The growth drivers include more developed, energy-efficient hardware, energy efficient algorithms/NN, etc. TinyML has also met global growth. There are ~4k members in 17 countries, within 16 months, so far. TinyML is implemented with a holistic hardware-software system (algorithms /network), etc.

There will be more enhancements coming in the near future. There will be compute in memory, analog compute, and neuromorphic, etc. Over the next 10 years, there will be tinyML everywhere, with trillions of devices.

An example is tinyML for always-on voice. The SAM is 8 billion units by 2023. There will also be tinyML using MEMS sensors.
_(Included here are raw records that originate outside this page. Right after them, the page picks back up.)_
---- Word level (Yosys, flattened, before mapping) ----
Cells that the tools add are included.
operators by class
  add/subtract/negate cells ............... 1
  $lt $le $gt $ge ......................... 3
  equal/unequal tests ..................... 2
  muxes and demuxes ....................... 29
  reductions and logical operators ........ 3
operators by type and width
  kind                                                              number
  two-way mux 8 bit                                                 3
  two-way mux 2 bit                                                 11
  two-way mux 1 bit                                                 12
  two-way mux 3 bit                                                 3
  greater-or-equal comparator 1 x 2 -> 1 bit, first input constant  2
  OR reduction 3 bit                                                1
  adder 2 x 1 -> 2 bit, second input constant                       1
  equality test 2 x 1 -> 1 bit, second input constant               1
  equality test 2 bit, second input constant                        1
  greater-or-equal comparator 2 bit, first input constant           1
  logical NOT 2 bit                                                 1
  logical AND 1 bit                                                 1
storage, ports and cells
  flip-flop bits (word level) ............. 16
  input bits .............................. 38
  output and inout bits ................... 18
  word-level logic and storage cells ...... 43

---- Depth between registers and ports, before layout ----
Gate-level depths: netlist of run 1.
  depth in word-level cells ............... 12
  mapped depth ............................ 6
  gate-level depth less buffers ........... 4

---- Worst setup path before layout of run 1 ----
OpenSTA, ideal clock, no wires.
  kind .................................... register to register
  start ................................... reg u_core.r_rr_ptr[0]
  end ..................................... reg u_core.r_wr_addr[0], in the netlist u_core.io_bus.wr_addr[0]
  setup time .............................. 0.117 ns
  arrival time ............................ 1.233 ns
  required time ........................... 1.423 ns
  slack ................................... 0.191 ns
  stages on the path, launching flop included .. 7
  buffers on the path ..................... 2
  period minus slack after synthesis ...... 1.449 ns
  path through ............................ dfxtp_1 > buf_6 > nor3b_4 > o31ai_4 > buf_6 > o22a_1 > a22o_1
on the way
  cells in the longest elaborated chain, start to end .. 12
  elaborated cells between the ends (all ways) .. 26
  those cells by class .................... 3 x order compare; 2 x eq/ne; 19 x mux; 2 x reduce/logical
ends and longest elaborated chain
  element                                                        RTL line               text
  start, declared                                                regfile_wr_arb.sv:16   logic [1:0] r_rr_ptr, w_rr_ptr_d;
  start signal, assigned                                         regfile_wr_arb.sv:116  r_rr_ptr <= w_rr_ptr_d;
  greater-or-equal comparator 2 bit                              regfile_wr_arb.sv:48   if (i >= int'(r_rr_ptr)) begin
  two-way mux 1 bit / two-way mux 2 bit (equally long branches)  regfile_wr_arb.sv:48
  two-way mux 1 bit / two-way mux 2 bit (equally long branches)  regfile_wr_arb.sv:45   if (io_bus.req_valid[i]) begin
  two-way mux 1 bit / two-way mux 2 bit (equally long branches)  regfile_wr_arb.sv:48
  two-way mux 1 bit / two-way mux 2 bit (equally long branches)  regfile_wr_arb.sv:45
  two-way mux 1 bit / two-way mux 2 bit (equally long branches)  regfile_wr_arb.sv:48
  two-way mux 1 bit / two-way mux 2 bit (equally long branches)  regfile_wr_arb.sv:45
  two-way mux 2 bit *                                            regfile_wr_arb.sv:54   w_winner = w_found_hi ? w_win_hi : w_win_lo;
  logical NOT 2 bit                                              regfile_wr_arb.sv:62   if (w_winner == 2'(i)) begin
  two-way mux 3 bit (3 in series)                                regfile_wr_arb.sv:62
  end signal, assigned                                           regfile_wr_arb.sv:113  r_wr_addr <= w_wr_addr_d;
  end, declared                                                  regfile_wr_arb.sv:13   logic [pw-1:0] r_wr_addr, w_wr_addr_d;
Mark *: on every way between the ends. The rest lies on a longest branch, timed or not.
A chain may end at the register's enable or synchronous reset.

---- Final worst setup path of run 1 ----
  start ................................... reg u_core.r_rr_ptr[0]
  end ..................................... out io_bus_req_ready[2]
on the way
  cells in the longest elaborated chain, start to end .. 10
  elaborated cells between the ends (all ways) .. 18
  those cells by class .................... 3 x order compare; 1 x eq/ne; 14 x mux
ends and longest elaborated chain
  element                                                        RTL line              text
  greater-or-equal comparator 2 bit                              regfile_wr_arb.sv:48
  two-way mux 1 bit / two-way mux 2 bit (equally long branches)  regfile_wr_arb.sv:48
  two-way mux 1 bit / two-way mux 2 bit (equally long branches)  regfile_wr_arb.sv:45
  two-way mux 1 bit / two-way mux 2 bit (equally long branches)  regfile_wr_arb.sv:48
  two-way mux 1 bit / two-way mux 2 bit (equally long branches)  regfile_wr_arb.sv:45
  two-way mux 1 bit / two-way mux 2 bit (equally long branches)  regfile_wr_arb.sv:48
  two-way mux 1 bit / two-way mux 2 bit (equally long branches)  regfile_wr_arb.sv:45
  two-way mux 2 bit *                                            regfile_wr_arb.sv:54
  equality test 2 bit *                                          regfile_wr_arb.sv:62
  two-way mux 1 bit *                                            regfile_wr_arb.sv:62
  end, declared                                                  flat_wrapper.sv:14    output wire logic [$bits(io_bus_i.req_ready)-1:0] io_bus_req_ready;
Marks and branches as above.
===== config.mk =====
export PLATFORM = sky130hd
export DESIGN_NAME = svfloat_round_packer
export DESIGN_NICKNAME = d
export VERILOG_FILES = /design/src/rtl/svfloat_round_packer.sv
export SDC_FILE = /design/constraint.sdc
export NUM_CORES = 1
export LEC_CHECK = 0
export ABC_AREA = 1
export ABC_CLOCK_PERIOD_IN_PS = 7100
export BUFFER_PORTS_ARGS = -buffer_cell sky130_fd_sc_hd__buf_2
export CORE_MARGIN = 2
export CORE_UTILIZATION = 45
export DETAILED_ROUTE_END_ITERATION = 12
export HOLD_SLACK_MARGIN = 0.08
export PLACE_DENSITY = 0.61
export SLEW_MARGIN = 5
export SYNTH_ARGS = -nofsm -noshare
export SYNTH_HDL_FRONTEND = slang
export SYNTH_SLANG_ARGS = --single-unit

===== constraint.sdc =====
create_clock -name clk -period 7.1 [get_ports clk]
set_input_delay 1.065 -clock clk [delete_from_list [all_inputs] [get_ports clk]]
set_output_delay 1.065 -clock clk [all_outputs]
set_load 0.01 [all_outputs]

===== src/rtl/svfloat_round_packer.sv =====
// svfloat_round_packer: rounds and packs an unnormalised (sign, exponent, mantissa)
// triple into an IEEE-754 style binary format (exp_bits / man_bits) in two stages.
//   S1: leading-one find, normalise, subnormal denormalise, guard/sticky capture.
//   S2: rounding (RNE/RTZ/RDN/RUP/RMM), renormalise, overflow/special handling, flags.
// Ports:
//   clk, rst_n            : clock, asynchronous active-low reset
//   in_valid / in_ready   : input handshake (in_ready combinational from out_ready)
//   is_nan/is_inf/is_zero : per-beat overrides, priority nan > inf > zero
//   d_sign, d_exp, d_man  : value = (-1)^d_sign * d_man / 2^frac * 2^d_exp
//   rm                    : rounding mode, 0 RNE, 1 RTZ, 2 RDN, 3 RUP, 4 RMM, 5-7 RNE
//   out_valid / out_ready : output handshake
//   res                   : {sign, exponent, mantissa}
//   flags                 : {NV, OF, UF, NX}
module svfloat_round_packer #(
    parameter int unsigned exp_bits = 8,
    parameter int unsigned man_bits = 23,
    parameter int unsigned ewidth   = 10,
    parameter int unsigned width    = 48,
    parameter int unsigned frac     = 46
) (
    input  logic                           clk,
    input  logic                           rst_n,
    input  logic                           in_valid,
    output logic                           in_ready,
    input  logic                           is_inf,
    input  logic                           is_nan,
    input  logic                           is_zero,
    input  logic                           d_sign,
    input  logic signed [ewidth-1:0]       d_exp,
    input  logic        [width-1:0]        d_man,
    input  logic        [2:0]              rm,
    output logic                           out_valid,
    input  logic                           out_ready,
    output logic        [exp_bits+man_bits:0] res,
    output logic        [3:0]              flags
);

    localparam int unsigned MW    = man_bits + 1;
    localparam int unsigned SUMW  = MW + 1;
    localparam int unsigned XW    = ewidth + 2;
    localparam int unsigned RW    = 1 + exp_bits + man_bits;
    localparam int unsigned SW    = $clog2(width);
    localparam int unsigned BIAS  = (1 << (exp_bits - 1)) - 1;
    localparam int unsigned EMAXF = (1 << exp_bits) - 1;

    // Stage 1 registers
    logic                 s1_valid_q, s1_valid_d;
    logic                 s1_sign_q,  s1_sign_d;
    logic [2:0]           s1_rm_q,    s1_rm_d;
    logic                 s1_nan_q,   s1_nan_d;
    logic                 s1_snan_q,  s1_snan_d;
    logic                 s1_inf_q,   s1_inf_d;
    logic                 s1_zero_q,  s1_zero_d;
    logic [MW-1:0]        s1_man_q,   s1_man_d;
    logic                 s1_grd_q,   s1_grd_d;
    logic                 s1_stk_q,   s1_stk_d;
    logic signed [XW-1:0] s1_bexp_q,  s1_bexp_d;
    logic                 s1_tiny_q,  s1_tiny_d;

    // Stage 2 (output) registers
    logic                 out_valid_q, out_valid_d;
    logic [RW-1:0]        res_q,       res_d;
    logic [3:0]           flags_q,     flags_d;

    logic                 s2_ready;

    // S1 combinational datapath
    logic [SW-1:0]        msb_c;
    logic [width-1:0]     norm_c;
    logic [width-1:0]     dn_c;
    logic [width-1:0]     lost_mask_c;
    logic signed [XW-1:0] bexp_c;
    logic                 tiny_c;
    logic [XW-1:0]        sh_c;

    // S2 combinational datapath
    logic                 nx_c;
    logic                 rnd_up_c;
    logic [SUMW-1:0]      sum_c;
    logic                 carry_c;
    logic [MW-1:0]        man_r_c;
    logic signed [XW-1:0] eb_c;
    logic                 ovf_c;
    logic                 to_max_c;
    logic [RW-1:0]        res_c;
    logic [3:0]           flags_c;

    // Stage 2 takes a new beat when empty or its result is being consumed.
    assign s2_ready = ~out_valid_q | out_ready;
    assign in_ready = ~s1_valid_q | s2_ready;

    // Leading-one position of the input mantissa.
    always_comb begin : s1_msb
        msb_c = '0;
        for (int i = 0; i < int'(width); i++) begin
            if (d_man[i]) msb_c = SW'(i);
        end
    end

    // Normalise; tiny values are shifted so their exponent sits at the minimum normal (biased 1).
    always_comb begin : s1_norm
        norm_c      = d_man << (SW'(width - 1) - msb_c);
        bexp_c      = $signed({{2{d_exp[ewidth-1]}}, d_exp}) - $signed(XW'(frac))
                    + $signed(XW'(msb_c)) + $signed(XW'(BIAS));
        tiny_c      = bexp_c < $signed(XW'(1));
        sh_c        = tiny_c ? XW'($signed(XW'(1)) - bexp_c) : '0;
        lost_mask_c = ~({width{1'b1}} << sh_c);
        dn_c        = norm_c >> sh_c;
    end

    // Stage 1 capture.
    always_comb begin : s1_next
        s1_valid_d = s1_valid_q;
        s1_sign_d  = s1_sign_q;
        s1_rm_d    = s1_rm_q;
        s1_nan_d   = s1_nan_q;
        s1_snan_d  = s1_snan_q;
        s1_inf_d   = s1_inf_q;
        s1_zero_d  = s1_zero_q;
        s1_man_d   = s1_man_q;
        s1_grd_d   = s1_grd_q;
        s1_stk_d   = s1_stk_q;
        s1_bexp_d  = s1_bexp_q;
        s1_tiny_d  = s1_tiny_q;
        if (in_ready) begin
            s1_valid_d = in_valid;
            if (in_valid) begin
                s1_sign_d = d_sign;
                s1_rm_d   = rm;
                s1_nan_d  = is_nan;
                s1_snan_d = ~d_man[width-1];
                s1_inf_d  = is_inf;
                s1_zero_d = is_zero | (d_man == '0);
                s1_man_d  = dn_c[width-1 -: MW];
                s1_grd_d  = dn_c[width-1-MW];
                s1_stk_d  = (|dn_c[width-2-MW:0]) | (|(norm_c & lost_mask_c));
                s1_bexp_d = tiny_c ? $signed(XW'(1)) : bexp_c;
                s1_tiny_d = tiny_c;
            end
        end
    end

    // Rounding increment and renormalisation on mantissa carry-out.
    always_comb begin : s2_round
        nx_c     = s1_grd_q | s1_stk_q;
        rnd_up_c = 1'b0;
        case (s1_rm_q)
            3'd1:    rnd_up_c = 1'b0;
            3'd2:    rnd_up_c = s1_sign_q & nx_c;
            3'd3:    rnd_up_c = ~s1_sign_q & nx_c;
            3'd4:    rnd_up_c = s1_grd_q;
            default: rnd_up_c = s1_grd_q & (s1_stk_q | s1_man_q[0]);
        endcase
        sum_c    = {1'b0, s1_man_q} + SUMW'(rnd_up_c);
        carry_c  = sum_c[MW];
        man_r_c  = carry_c ? sum_c[MW:1] : sum_c[MW-1:0];
        eb_c     = s1_bexp_q + $signed(XW'(carry_c));
        ovf_c    = eb_c >= $signed(XW'(EMAXF));
        to_max_c = (s1_rm_q == 3'd1)
                 | ((s1_rm_q == 3'd2) & ~s1_sign_q)
                 | ((s1_rm_q == 3'd3) &  s1_sign_q);
    end

    // Result packing; a cleared hidden bit after rounding means a subnormal (exponent field 0).
    always_comb begin : s2_pack
        res_c   = '0;
        flags_c = '0;
        if (s1_nan_q) begin
            res_c   = {1'b0, {exp_bits{1'b1}}, 1'b1, {(man_bits-1){1'b0}}};
            flags_c = {s1_snan_q, 3'b000};
        end else if (s1_inf_q) begin
            res_c = {s1_sign_q, {exp_bits{1'b1}}, {man_bits{1'b0}}};
        end else if (s1_zero_q) begin
            res_c = {s1_sign_q, {(RW-1){1'b0}}};
        end else if (ovf_c) begin
            res_c   = to_max_c ? {s1_sign_q, exp_bits'(EMAXF - 1), {man_bits{1'b1}}}
                               : {s1_sign_q, {exp_bits{1'b1}}, {man_bits{1'b0}}};
            flags_c = 4'b0101;
        end else begin
            res_c   = {s1_sign_q,
                       man_r_c[MW-1] ? eb_c[exp_bits-1:0] : {exp_bits{1'b0}},
                       man_r_c[man_bits-1:0]};
            flags_c = {2'b00, s1_tiny_q & nx_c, nx_c};
        end
    end

    // Output stage next state; held while stalled.
    always_comb begin : s2_next
        out_valid_d = out_valid_q;
        res_d       = res_q;
        flags_d     = flags_q;
        if (s2_ready) begin
            out_valid_d = s1_valid_q;
            if (s1_valid_q) begin
                res_d   = res_c;
                flags_d = flags_c;
            end
        end
    end

    // Pipeline registers.
    always_ff @(posedge clk or negedge rst_n) begin : regs
        if (!rst_n) begin
            s1_valid_q  <= 1'b0;
            s1_sign_q   <= 1'b0;
            s1_rm_q     <= '0;
            s1_nan_q    <= 1'b0;
            s1_snan_q   <= 1'b0;
            s1_inf_q    <= 1'b0;
            s1_zero_q   <= 1'b0;
            s1_man_q    <= '0;
            s1_grd_q    <= 1'b0;
            s1_stk_q    <= 1'b0;
            s1_bexp_q   <= '0;
            s1_tiny_q   <= 1'b0;
            out_valid_q <= 1'b0;
            res_q       <= '0;
            flags_q     <= '0;
        end else begin
            s1_valid_q  <= s1_valid_d;
            s1_sign_q   <= s1_sign_d;
            s1_rm_q     <= s1_rm_d;
            s1_nan_q    <= s1_nan_d;
            s1_snan_q   <= s1_snan_d;
            s1_inf_q    <= s1_inf_d;
            s1_zero_q   <= s1_zero_d;
            s1_man_q    <= s1_man_d;
            s1_grd_q    <= s1_grd_d;
            s1_stk_q    <= s1_stk_d;
            s1_bexp_q   <= s1_bexp_d;
            s1_tiny_q   <= s1_tiny_d;
            out_valid_q <= out_valid_d;
            res_q       <= res_d;
            flags_q     <= flags_d;
        end
    end

    assign out_valid = out_valid_q;
    assign res       = res_q;
    assign flags     = flags_q;

endmodule

==> parameters.txt <==
Parameter                              Value

Placement
  I/O Buffers ... approximately 110
  Sum of net half-perimeters after detailed placement ... 34.9 mm
  Placed insts ... 2508
  Routability cong. ... between 1 and 1.5

Global routing
  Via count of the first global-routing pass ... ~14000
  Total global routing track utilization ... between 30% and 40%
  Largest net degree at the start of global routing ... 86
  Initial antenna violation count ... 0
  Wire length of the first global-routing pass ... around 70 mm
  GR Overflow Total ... 0

Worst setup path
  Path type of the worst setup path ... input port to flop
  Library cell contributing the largest single delay on the critical path ... fa_2
  Max incr delay on CP ... 0.37 ns
  Data required, critical path ... ~7.3 ns
  Worst Path Max Fanout ... 5
  Reg2Reg Depth ... 40
  Crit. End Element ... flop
  Register-to-Register Setup Slack ... 1.03 ns
  Crit start category ... input port
  CP most frequent cell ... nand2_1
  Signal arrival time at the worst endpoint ... 7.64 ns
  Worst reg2reg endpoint ... res[1]
  FF-to-FF Start ... s1_rm_q[2]

Power
  Power share of the sequential group ... a little under a quarter
  Cell-internal power ... 1580 µW
  Clock network fraction of design power ... 14.7%
  Max IR drop VDD ... 0.172 mV
  Cell area power density ... 212 nW/µm²
  Total net switching power ... about 1400 µW
  Fraction of power spent switching nets ... 47.3%
  Part of the total power dissipated in combinational logic ... approximately 62%
  Leakage component of the power ... 0.00711 µW

Floorplan
  Io pins ... 107
  Width of the die ... 162 µm
  FP Rows ... 57
  Initial Utilization ... 46.0%
  Core Area ... 24500 µm²
  Area of the die ... ~26000 µm²
  Height of the die ... roughly 160 µm

Logic synthesis
  Mapped Avg Cell Area ... 5.58 µm²
  Summed instance area of the synthesized netlist ... between 10000 and 15000 µm²
  Synthesized Nets ... between 2000 and 2500
  Number of flip-flops and latches in the synthesized netlist ... 85
  Area share of the leading cell type in the synthesized netlist ... 24.9%
  Synth top area cells ... nand3_1, nand2_1, dfrtp_1, inv_1, nor2_1
  Seq/Total Area, Yosys ... a little under a fifth
  Cell with the most instances after synthesis ... nand2_1
  Cell variety after synth ... between 50 and 60
  Synth cell count leaders ... nand2_1, nand3_1, inv_1, nor2_1, o21ai_0
  Yosys top cell by area ... nand3_1
  Most used DFF post-synth ... dfrtp_1
  Share of flip-flops with an asynchronous set or reset after synthesis ... 100%
  Cell count after synthesis ... slightly above 2000
  Number of enable flip-flop cells after synthesis ... 0
  YS warnings ... 0

Clock tree
  TritonCTS Buffers ... 9
  Hold-fix buffers at CTS ... 0
  Max Root-Sink Buffers ... 2
  Register clock-pin slew on the reported worst setup and hold paths ... 0.06 ns
  Clock tree root buffer cell ... clkbuf_16
  Worst skew pair latency ... 0.34 ns
  TritonCTS clock tree ... done
  H-Tree Level Count ... 3
  Clock Sinks ... 85

Status
  Outcome ... complete, but fails checks
  Failing checks ... setup timing

Finish
  Diodes inserted ... 0
  Synthesis-to-layout area growth ... 25.6%
  Final standard cell utilization of the core ... 57.7%
  Fraction of layout cells with a size suffix above 1 ... around a fifth
  Final std cells w/o fill ... 2547
  Final Net Count ... 2307

Timing
  Maximum frequency from static timing analysis ... around 130 MHz
  Final min period ... 7.41 ns
  Endpoints failing hold ... 0
  Worst max-slew margin expressed relative to the limit ... between 20% and 30%
  Final worst clock skew ... a little under 0.008 ns
  Final count of pins violating max slew ... 0
  Setup repair after global routing missed its margin ... yes
  Number of setup violations in the final report ... 1
  Part of the cycle the worst path needs ... 104%
  Setup WS post-layout ... -0.313 ns
  Worst-Margin Slew ... between 1 and 1.5 ns

Route
  Mean routed wirelength per cell ... 17.6 µm
  Number of nets with antenna violations after routing ... 0
  Initial drt markers ... 1422
  Via Count ... around 15000
  Via-to-Cell Ratio ... 5.80
  DRC errors left ... 0
  Number of optimization iterations in the first detailed-route pass ... 6
  Total routed wirelength ... roughly 45 mm

Min path
  Hold path start ... flags[2]
  Hold/Removal Path Class ... flop to flop
  Cell depth of the worst min-delay path ... 2
  Hold Path End ... flags[2]

Run
  Max cap viols ... 0
==> how the worst max path moves through the flow <==
stage	start	endpoint	cells after the start
6_report	d_man[2]	s1_stk_q	76
5_1_grt	d_man[2]	s1_stk_q	76
4_1_cts	d_man[2]	s1_stk_q	82
3_5_place_dp	d_man[2]	s1_stk_q	79
3_3_place_gp	d_man[2]	s1_stk_q	80
2_1_floorplan	d_man[2]	s1_stk_q	83
==> cell usage in the layout (no fill, tap or decap), types with 7 or more instances in the layout <==
cell | synthesis | layout
o21ai_1 | 7 | 12
inv_1 | 163 | 152
inv_2 | 5 | 13
nor4_1 | 10 | 8
a32o_1 | 7 | 7
ha_1 | 19 | 16
dfrtp_1 | 85 | 85
nand2_1 | 582 | 561
nand4_1 | 50 | 50
xor2_1 | 20 | 18
nand3_1 | 560 | 536
buf_4 | 1 | 170
nor2_1 | 133 | 117
buf_6 | 8 | 12
nor3_1 | 20 | 19
nand2_2 | 4 | 22
buf_2 | 27 | 104
clkbuf_16 | 0 | 12
o21ai_0 | 87 | 76
nand3_2 | 5 | 29
nor2_2 | 2 | 13
o22ai_1 | 22 | 22
a21oi_1 | 52 | 47
==> cell families after synthesis <==
family / count (synthesis) / share of synthesized area, %
fa+ha+maj: 20 / 2.29
simple gates: 1378 / 54.5
flops: 85 / 18.9
xor+xnor: 23 / 1.79
buf+inv: 278 / 10.2
compound gates: 230 / 12.3
==> worst max-delay path: cells and delay by family <==
family,cells,cell delay [ns]
buffers and inverters,9,0.68
AO/OA/AOI/OAI,11,1.87
AND/OR/NAND/NOR,52,3.07
XOR/XNOR,1,0.25
adder cells (fa/ha/maj),3,0.65
==> cell type report <==
cell class	instances	area, µm²
clock buffers	9	225
flip-flops and latches	85	2130
clock inverters	7	57.6
repair buffers	298	2170
multi-input cells	1651	8460
well taps	324	405
inverters	173	673
fillers	2538	10300
==> state kept, by name, indices dropped and copies added (netlist names) <==
name / cells
s1_zero_q: 1
flags: 4
res: 32
s1_tiny_q: 1
s1_nan_q: 1
out_valid: 1
s1_inf_q: 1
s1_rm_q: 3
s1_bexp_q: 12
s1_stk_q: 1
s1_sign_q: 1
s1_man_q: 24
s1_snan_q: 1
s1_grd_q: 1
s1_valid_q: 1
==> power groups by stage <==
stage | sequential (µW) | combinational [µW] | clock [µW]
floorplan | 703 | 1020 | 0
detailed placement | 694 | 1710 | 0
finish | 687 | 1870 | 441
global route | 703 | 2060 | 467
global placement | 690 | 1710 | 0
CTS | 685 | 1750 | 450
==> metrics by stage <==
step | setup WS [ns] | hold slack [ns] | total power (µW) | setup TNS (ns) | area (µm²)
6_report | -0.313 | 0.476 | 2990 | -0.313 | 14100
5_1_grt | -1.11 | 0.507 | 3230 | -15.25 | 14100
4_1_cts | -0.156 | 0.480 | 2880 | -0.156 | 13600
3_5_place_dp | -0.753 | 0.463 | 2410 | -3.06 | 13200
3_3_place_gp | -0.885 | 0.460 | 2400 | -4.33 | 13200
2_1_floorplan | -0.167 | 0.453 | 1720 | -0.167 | 11400
==> per-layer routing <==
metal / wire length, µm / GRT usage (%) / up-vias
met5: 0 / 0 / -
met4: 2040 / 14.4 / 0
met3: 2550 / 2.27 / 115
met2: 21400 / 59.3 / 585
met1: 18700 / 41.0 / 6766
li1: - / - / 7310
==> repair_timing <==
item | 4_1_cts | 5_1_grt
cloned | 0 | 5
setup buffers | 6 | 13
endpoints found under the setup margin | 1 | 26
gates resized for setup | 30 | 84
pin swaps | 10 | 30
(Power assumes the default switching activity.)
Software is becoming increasingly intelligent, enabling AI inside the sensor itself. Another use case is tinyML for predictive maintenance. TinyML is for always-on vision. Example, Qualcomm’s always-on computer vision module.

Vision will enhance many use cases across numerous verticals. It will be used across smartphones, smart watches, tablets, VR, etc. Qualcomm’s system approach has been for computer vision. The QCC112 chipset is an example.

ML is at the edge of the physical world, at mW power. TinyML brings significant data mining and analytics capabilities, for numerous use cases and verticals.